Dataset entries
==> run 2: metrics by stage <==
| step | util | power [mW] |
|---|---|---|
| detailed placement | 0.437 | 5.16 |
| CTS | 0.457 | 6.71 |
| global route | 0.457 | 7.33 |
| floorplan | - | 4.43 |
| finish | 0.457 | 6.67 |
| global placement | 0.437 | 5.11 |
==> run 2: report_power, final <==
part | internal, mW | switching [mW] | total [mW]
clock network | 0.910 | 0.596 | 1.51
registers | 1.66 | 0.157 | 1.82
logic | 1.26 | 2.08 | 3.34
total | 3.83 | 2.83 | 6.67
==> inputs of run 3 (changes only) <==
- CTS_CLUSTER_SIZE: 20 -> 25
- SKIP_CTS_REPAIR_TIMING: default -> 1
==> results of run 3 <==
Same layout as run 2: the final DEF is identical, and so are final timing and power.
File: src/rtl/imem_boot_loader_pkg.sv
// Shared types and stream-format constants for the imem boot loader.
// Optional feature macro: IMEM_LOADER_CHECKSUM_EN (trailing XOR checksum byte).
package imem_boot_loader_pkg;

    localparam int unsigned BYTE_W     = 8;
    localparam int unsigned LEN_BYTES  = 2;
    localparam int unsigned WORD_BYTES = 4;
    localparam int unsigned LEN_W      = LEN_BYTES * BYTE_W;
    localparam int unsigned WORD_W     = WORD_BYTES * BYTE_W;
    localparam int unsigned ADDR_W     = 32;
    localparam int unsigned CNT_W      = $clog2(WORD_BYTES);

    typedef enum logic [2:0] {
        ST_LEN_HI = 3'd0,
        ST_LEN_LO = 3'd1,
        ST_WORD   = 3'd2,
        ST_CSUM   = 3'd3,
        ST_DONE   = 3'd4,
        ST_ERR    = 3'd5
    } state_t;

endpackage

File: src/rtl/imem_boot_loader_if.sv
// Byte-stream input and imem write port of the boot loader.
interface imem_boot_loader_if;

    logic [imem_boot_loader_pkg::BYTE_W-1:0] InByte;
    logic                                    InValid;
    logic                                    InReady;
    logic                                    ImemWrite;
    logic [imem_boot_loader_pkg::ADDR_W-1:0] ImemAddr;
    logic [imem_boot_loader_pkg::WORD_W-1:0] ImemWData;

    // Host side: sources bytes, observes the imem write port.
    modport master (
        output InByte, InValid,
        input  InReady, ImemWrite, ImemAddr, ImemWData
    );

    // Loader side.
    modport slave (
        input  InByte, InValid,
        output InReady, ImemWrite, ImemAddr, ImemWData
    );

endinterface

File: src/rtl/imem_boot_loader_byte_word_packer.sv
// Shifts accepted bytes (MSB first) into a word and flags the fourth byte.
module imem_boot_loader_byte_word_packer
    import imem_boot_loader_pkg::*;
(
    input  logic              Clk,
    input  logic              Reset,
    input  logic              shift_en,
    input  logic [BYTE_W-1:0] in_byte,
    output logic [WORD_W-1:0] word_c,
    output logic              word_ready_c
);

    logic [WORD_W-BYTE_W-1:0] shift_q;
    logic [CNT_W-1:0]         cnt_q;

    // Word as it will look once the incoming byte lands.
    assign word_c       = {shift_q, in_byte};
    assign word_ready_c = shift_en && (cnt_q == CNT_W'(WORD_BYTES - 1));

    // Byte shift register and 0..3 byte counter; counter wraps on the last byte.
    always_ff @(posedge Clk) begin
        if (Reset) begin
            shift_q <= '0;
            cnt_q   <= '0;
        end else if (shift_en) begin
            shift_q <= word_c[WORD_W-BYTE_W-1:0];
            cnt_q   <= cnt_q + CNT_W'(1);
        end
    end

endmodule

File: src/rtl/imem_boot_loader.sv
// Boot loader: length-prefixed byte stream -> imem words; holds the CPU in reset until loaded.
// Optional feature macro: IMEM_LOADER_CHECKSUM_EN adds a trailing XOR checksum byte.
module imem_boot_loader
    import imem_boot_loader_pkg::*;
#(
    parameter logic [ADDR_W-1:0] BASE_ADDR = 32'h0000_0000,
    parameter int unsigned       MAX_WORDS = 1024
) (
    input  logic                 Clk,
    input  logic                 Reset,
    imem_boot_loader_if.slave    bus,
    output logic                 CpuReset,
    output logic                 LoadDone,
    output logic                 LoadError
);

`ifdef IMEM_LOADER_CHECKSUM_EN
    localparam state_t ST_POST = ST_CSUM;
`else
    localparam state_t ST_POST = ST_DONE;
`endif

    state_t              state_q, state_d;
    logic [BYTE_W-1:0]   len_hi_q, len_hi_d;
    logic [LEN_W-1:0]    word_cnt_q, word_cnt_d;
    logic [LEN_W-1:0]    word_idx_q, word_idx_d;
`ifdef IMEM_LOADER_CHECKSUM_EN
    logic [BYTE_W-1:0]   csum_q, csum_d;
`endif

    logic                in_ready_q, in_ready_d;
    logic                wr_q, wr_d;
    logic [ADDR_W-1:0]   addr_q, addr_d;
    logic [WORD_W-1:0]   wdata_q, wdata_d;
    logic                cpu_rst_q, cpu_rst_d;
    logic                done_q, done_d;
    logic                err_q, err_d;

    logic                accept;
    logic [LEN_W-1:0]    len_word;
    logic [WORD_W-1:0]   word_c;
    logic                word_ready_c;

    assign accept   = bus.InValid && in_ready_q;
    assign len_word = {len_hi_q, bus.InByte};

    imem_boot_loader_byte_word_packer u_packer (
        .Clk          (Clk),
        .Reset        (Reset),
        .shift_en     (accept && (state_q == ST_WORD)),
        .in_byte      (bus.InByte),
        .word_c       (word_c),
        .word_ready_c (word_ready_c)
    );

    // Next-state, datapath and output decode.
    always_comb begin
        state_d    = state_q;
        len_hi_d   = len_hi_q;
        word_cnt_d = word_cnt_q;
        word_idx_d = word_idx_q;
`ifdef IMEM_LOADER_CHECKSUM_EN
        csum_d     = accept ? (csum_q ^ bus.InByte) : csum_q;
`endif
        wr_d       = 1'b0;
        addr_d     = addr_q;
        wdata_d    = wdata_q;

        case (state_q)
            ST_LEN_HI: begin
                if (accept) begin
                    len_hi_d = bus.InByte;
                    state_d  = ST_LEN_LO;
                end
            end
            ST_LEN_LO: begin
                if (accept) begin
                    word_cnt_d = len_word;
                    word_idx_d = '0;
                    if (32'(len_word) > MAX_WORDS) begin
                        state_d = ST_ERR;
                    end else if (len_word == '0) begin
                        state_d = ST_POST;
                    end else begin
                        state_d = ST_WORD;
                    end
                end
            end
            ST_WORD: begin
                if (word_ready_c) begin
                    wr_d       = 1'b1;
                    wdata_d    = word_c;
                    addr_d     = BASE_ADDR + ADDR_W'(word_idx_q) * ADDR_W'(WORD_BYTES);
                    word_idx_d = word_idx_q + LEN_W'(1);
                    if (word_idx_q == word_cnt_q - LEN_W'(1)) begin
                        state_d = ST_POST;
                    end
                end
            end
`ifdef IMEM_LOADER_CHECKSUM_EN
            ST_CSUM: begin
                if (accept) begin
                    state_d = (bus.InByte == csum_q) ? ST_DONE : ST_ERR;
                end
            end
`endif
            ST_DONE: state_d = ST_DONE;
            ST_ERR:  state_d = ST_ERR;
            default: state_d = ST_LEN_HI;
        endcase

        in_ready_d = (state_d == ST_LEN_HI) || (state_d == ST_LEN_LO) ||
                     (state_d == ST_WORD)   || (state_d == ST_CSUM);
        done_d     = (state_q == ST_DONE);
        err_d      = (state_q == ST_ERR);
        cpu_rst_d  = !done_d;
    end

    // State, counters and registered outputs; Reset drops any pending write strobe.
    always_ff @(posedge Clk) begin
        if (Reset) begin
            state_q    <= ST_LEN_HI;
            len_hi_q   <= '0;
            word_cnt_q <= '0;
            word_idx_q <= '0;
`ifdef IMEM_LOADER_CHECKSUM_EN
            csum_q     <= '0;
`endif
            in_ready_q <= 1'b0;
            wr_q       <= 1'b0;
            addr_q     <= BASE_ADDR;
            wdata_q    <= '0;
            cpu_rst_q  <= 1'b1;
            done_q     <= 1'b0;
            err_q      <= 1'b0;
        end else begin
            state_q    <= state_d;
            len_hi_q   <= len_hi_d;
            word_cnt_q <= word_cnt_d;
            word_idx_q <= word_idx_d;
`ifdef IMEM_LOADER_CHECKSUM_EN
            csum_q     <= csum_d;
`endif
            in_ready_q <= in_ready_d;
            wr_q       <= wr_d;
            addr_q     <= addr_d;
            wdata_q    <= wdata_d;
            cpu_rst_q  <= cpu_rst_d;
            done_q     <= done_d;
            err_q      <= err_d;
        end
    end

    assign bus.InReady   = in_ready_q;
    assign bus.ImemWrite = wr_q;
    assign bus.ImemAddr  = addr_q;
    assign bus.ImemWData = wdata_q;
    assign CpuReset      = cpu_rst_q;
    assign LoadDone      = done_q;
    assign LoadError     = err_q;

endmodule

File: src/flat_wrapper.sv
// flat-port wrapper written by rule: the top's interface ports become plain ports
module imem_boot_loader_flat import imem_boot_loader_pkg::*;
#(
    parameter logic [ADDR_W-1:0] BASE_ADDR = 32'h0000_0000,
    parameter int unsigned       MAX_WORDS = 1024
)
  (Clk, Reset, CpuReset, LoadDone, LoadError, bus_InByte, bus_InValid, bus_InReady, bus_ImemWrite, bus_ImemAddr, bus_ImemWData);
  imem_boot_loader_if bus_i ();
  input  logic Clk;
  input  logic Reset;
  output logic CpuReset;
  output logic LoadDone;
  output logic LoadError;
  input wire logic [$bits(bus_i.InByte)-1:0] bus_InByte;
  input wire logic [$bits(bus_i.InValid)-1:0] bus_InValid;
  output wire logic [$bits(bus_i.InReady)-1:0] bus_InReady;
  output wire logic [$bits(bus_i.ImemWrite)-1:0] bus_ImemWrite;
  output wire logic [$bits(bus_i.ImemAddr)-1:0] bus_ImemAddr;
  output wire logic [$bits(bus_i.ImemWData)-1:0] bus_ImemWData;
  assign bus_i.InByte = bus_InByte;
  assign bus_i.InValid = bus_InValid;
  assign bus_InReady = bus_i.InReady;
  assign bus_ImemWrite = bus_i.ImemWrite;
  assign bus_ImemAddr = bus_i.ImemAddr;
  assign bus_ImemWData = bus_i.ImemWData;
  imem_boot_loader #(.BASE_ADDR(BASE_ADDR), .MAX_WORDS(MAX_WORDS)) u_core (.Clk(Clk), .Reset(Reset), .bus(bus_i), .CpuReset(CpuReset), .LoadDone(LoadDone), .LoadError(LoadError));
endmodule
File: config.mk
export PLATFORM = sky130hd
export DESIGN_NAME = imem_boot_loader_flat
export DESIGN_NICKNAME = d
export VERILOG_FILES = /design/src/rtl/imem_boot_loader_pkg.sv /design/src/rtl/imem_boot_loader_if.sv /design/src/rtl/imem_boot_loader_byte_word_packer.sv /design/src/rtl/imem_boot_loader.sv /design/src/flat_wrapper.sv
export SDC_FILE = /design/constraint.sdc
export NUM_CORES = 1
export LEC_CHECK = 0
export ABC_AREA = 1
export CAP_MARGIN = 25
export CORE_UTILIZATION = 59
export CTS_BUF_LIST = sky130_fd_sc_hd__clkbuf_16
export CTS_CLUSTER_DIAMETER = 50
export DETAILED_ROUTE_END_ITERATION = 8
export PLACE_DENSITY = 0.86
export RECOVER_POWER = 50
export SLEW_MARGIN = 10
export SYNTH_ARGS = -nofsm -noshare
export SYNTH_HDL_FRONTEND = slang
export SYNTH_HIERARCHICAL = 1
export SYNTH_SLANG_ARGS = --single-unit
File: constraint.sdc
create_clock -name Clk -period 3.6 [get_ports Clk]
set_input_delay 0.36 -clock Clk [delete_from_list [all_inputs] [get_ports Clk]]
set_output_delay 0.36 -clock Clk [all_outputs]
set_load 0.02 [all_outputs]
==> results.yml <==
status:
  status: "complete, but fails checks"
  violations: "max-capacitance violations, max-slew violations"
detailed_routing:
  vias: 5080
  wire_per_inst_um: 14.07
  via_per_inst: 5.353
  ant_nets: 0
  wl_um: 13360
  firstDrtPassIters: 5
  remaining_drc_errors: 0
  drt_iter0_drc: 355
clocking:
  tritoncts: "built"
  cts-root-buf: "clkbuf_16"
  numClockSinks: 122
  ctsHoldBuffers: 0
  clk_path_buf_depth: 2
  clkTransAtPathRegs_ns: 0.06
  h-tree-depth: 4
  cts_made_buffers: 17
  clk_latency_ns: 0.41
  post_cts_resized: 0
  cts_setup_buffers: 0
sta:
  fin_crit_sh_pct: 77.41
  clock_skew_ns: 0.007381
  tightest_slew_ns: 2.004
  rsz0062_at_grt: "no"
  period_needed_ns: 2.787
  finalSetupViolations: 0
  setup_tns_ns: 0
  finalMaxSlewViolations: 53
  final-hold-violation-count: 0
  max_freq_mhz: 358.9
  relSlewSlack_pct: -33.58
grt:
  top_usage_layer: "met2"
  gr-usage-met3_pct: 6.099
  grt_pass1_wl_um: 22740
  grt_max_degree: 62
  grt_pass1_vias: 4999
  globalRouteMet2Util_pct: 50.83
  grt_util_met1_pct: 33.51
  gr-usage-all-layers_pct: 29.28
  gr-total-overflow: 0
  antenna_found_initial: 0
yosys:
  synth_largest_area_cell: "dfxtp_1"
  synth-edff-count: 0
  ys_async_sr_fraction_pct: 0
  yosysWarnings: 6
  seq_area_frac_synth_pct: 44.01
  synth_cell_types: 35
  synth_area_leaders: "dfxtp_1 44%, nor2_1 11%, nand2_1 9.2%, o21ai_0 6.9%, inv_1 5.2%"
  avgSynthCellArea_um2: 7.105
  synth-seq-cells: 122
  yosys_most_used_dff: "dfxtp_1"
  syn_inst: 781
  yosysTopAreaCellShare_pct: 44.01
  synth_area_um2: 5549
worst_hold_path:
  hold_path_class: "reg2reg"
setup_path:
  cp_slowest_cell: "clkbuf_1"
  crit_top_cell: "nand2_1"
  start_kind: "flip-flop"
  crit_fanout: 52
  arrival_ns: 3.07
  crit_chain: "nor2_4 > nand2_4 > nor2_1 > clkbuf_1 > nand2_1 > nand2_1 > nor2_2"
  crit_required_ns: 3.89
  crit_path_end_kind: "flip-flop"
  crit_type: "reg2reg"
  cp_slowest_stage_delay_ns: 1.46
  crit_family: "buffers and inverters"
  critPathBufInv: 1
floorplanning:
  ioPinCount: 80
  start_util_pct: 60.34
  core_um2: 9196
  die_area_um2: 9797
  die_h_um: 98.98
  row_count: 35
  dieWidth_um: 98.98
layout:
  final_common_cell: "nor2_1"
  layout_common_cells: "161 x nor2_1, 136 x nand2_1, 122 x dfxtp_1, 78 x inv_1, 77 x o21ai_0"
  final_nets: 839
  area_growth_pct: 18.87
  fillers: 688
  seq_area_um2: 2442
  diodes: 0
  final_util_pct: 71.73
  drive_gt1_share_pct: 7.876
  multiInputGateArea_um2: 2469
power:
  p_leak_nw: 3.105
  power.density_nw_per_um2: 484.0
  ir_drop_mv: 0.3395
placement:
  dp_hpwl_um: 8726
  portBuffers: 63
  gp_congestion: 0.9501
job:
  drv_cap: 1
==> stage by stage <==
stage	std cells	area, um^2	worst slack (ns)	total power, mW	hold slack, ns
2_1_floorplan	796	5605	1.346	1.608	0.4440
3_3_place_gp	917	6056	0.8818	1.636	0.4606
3_5_place_dp	917	6056	0.7776	1.646	0.4647
4_1_cts	949	6611	1.164	3.199	0.4736
5_1_grt	949	6596	0.5221	3.306	0.5113
6_report	949	6596	0.8134	3.193	0.4722
==> cells in the mapped netlist (4+ instances only) <==
cell / n
dfxtp_1: 122
nor2_2: 10
inv_2: 8
xnor2_1: 6
clkbuf_1: 21
nor2_4: 4
nor2_1: 161
buf_4: 26
nor3_1: 8
o21ai_1: 4
xor2_1: 8
nand2_1: 136
a21oi_1: 53
buf_6: 6
nand4_1: 6
inv_1: 77
nand3_1: 16
o21ai_0: 77
==> logic make-up after synthesis <==
logic type / Yosys count / synth area share (%)
flip-flops: 122 / 44.01
AND/OR/NAND/NOR: 357 / 27.94
other: 1 / 0.06758
AO/OA/AOI/OAI: 138 / 12.58
buffers and inverters: 146 / 12.51
adder cells (fa/ha/maj): 3 / 0.6765
XOR/XNOR: 14 / 2.210
==> per-layer routing <==
| layer | part of all wire (%) | routed length (um) |
|---|---|---|
| met5 | 0 | 0 |
| met4 | 3.4 | 456 |
| met3 | 5.1 | 681 |
| met2 | 51 | 6839 |
| met1 | 40 | 5378 |
==> worst paths after layout <==
path              cells past startpoint                   startpoint  slack (ns)                           to
setup reg to reg                      7            u_core/state_q[0]        0.81  u_core/u_packer/shift_q[12]
hold reg to reg                       2  u_core/u_packer/shift_q[16]        0.47  u_core/u_packer/shift_q[16]
hold / removal                        2  u_core/u_packer/shift_q[16]        0.47  u_core/u_packer/shift_q[16]
setup / recovery                      7            u_core/state_q[0]        0.81  u_core/u_packer/shift_q[12]
==> sequential cells by signal, summed over array words and instances (netlist names) <==
register,cells
u_core/bus.ImemWData,32
u_core/word_idx_q,16
u_core/word_cnt_q,16
u_core/LoadDone,1
u_core/u_packer/cnt_q,2
u_core/u_packer/shift_q,24
u_core/bus.ImemAddr,16
u_core/CpuReset,1
u_core/LoadError,1
u_core/state_q,3
u_core/bus.ImemWrite,1
u_core/len_hi_q,8
u_core/bus.InReady,1
==> cell type report <==
class	count	area share [%]
multi-input combinational	528	37.42
clock buffer	17	6.449
inverter	88	5.008
tap	111	2.105
clock inverter	15	1.973
timing repair buffer	68	10.02
sequential	122	37.03
==> tightest hold or removal path, delay by kind of cell, from the launching register on <==
kind	cells	cell delay [ns]
flops	1	0.31
simple gates	2	0.13
==> report_power, final <==
group / switching, mW / internal (mW) / total, mW
logic: 0.160 / 0.0771 / 0.237
registers: 0.0169 / 1.37 / 1.39
clock network: 0.623 / 0.946 / 1.57
total: 0.800 / 2.39 / 3.19
Power figures use the tool's default switching activity.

● **Your objective**
Repeat each line of the data above, exactly as it appears, from the first through the line that contains "File: src/rtl/imem_boot_loader_pkg.sv".

● **Reply to the task**
==> run 2: metrics by stage <==
| step | util | power [mW] |
|---|---|---|
| detailed placement | 0.437 | 5.16 |
| CTS | 0.457 | 6.71 |
| global route | 0.457 | 7.33 |
| floorplan | - | 4.43 |
| finish | 0.457 | 6.67 |
| global placement | 0.437 | 5.11 |
==> run 2: report_power, final <==
part | internal, mW | switching [mW] | total [mW]
clock network | 0.910 | 0.596 | 1.51
registers | 1.66 | 0.157 | 1.82
logic | 1.26 | 2.08 | 3.34
total | 3.83 | 2.83 | 6.67
==> inputs of run 3 (changes only) <==
- CTS_CLUSTER_SIZE: 20 -> 25
- SKIP_CTS_REPAIR_TIMING: default -> 1
==> results of run 3 <==
Same layout as run 2: the final DEF is identical, and so are final timing and power.
File: src/rtl/imem_boot_loader_pkg.sv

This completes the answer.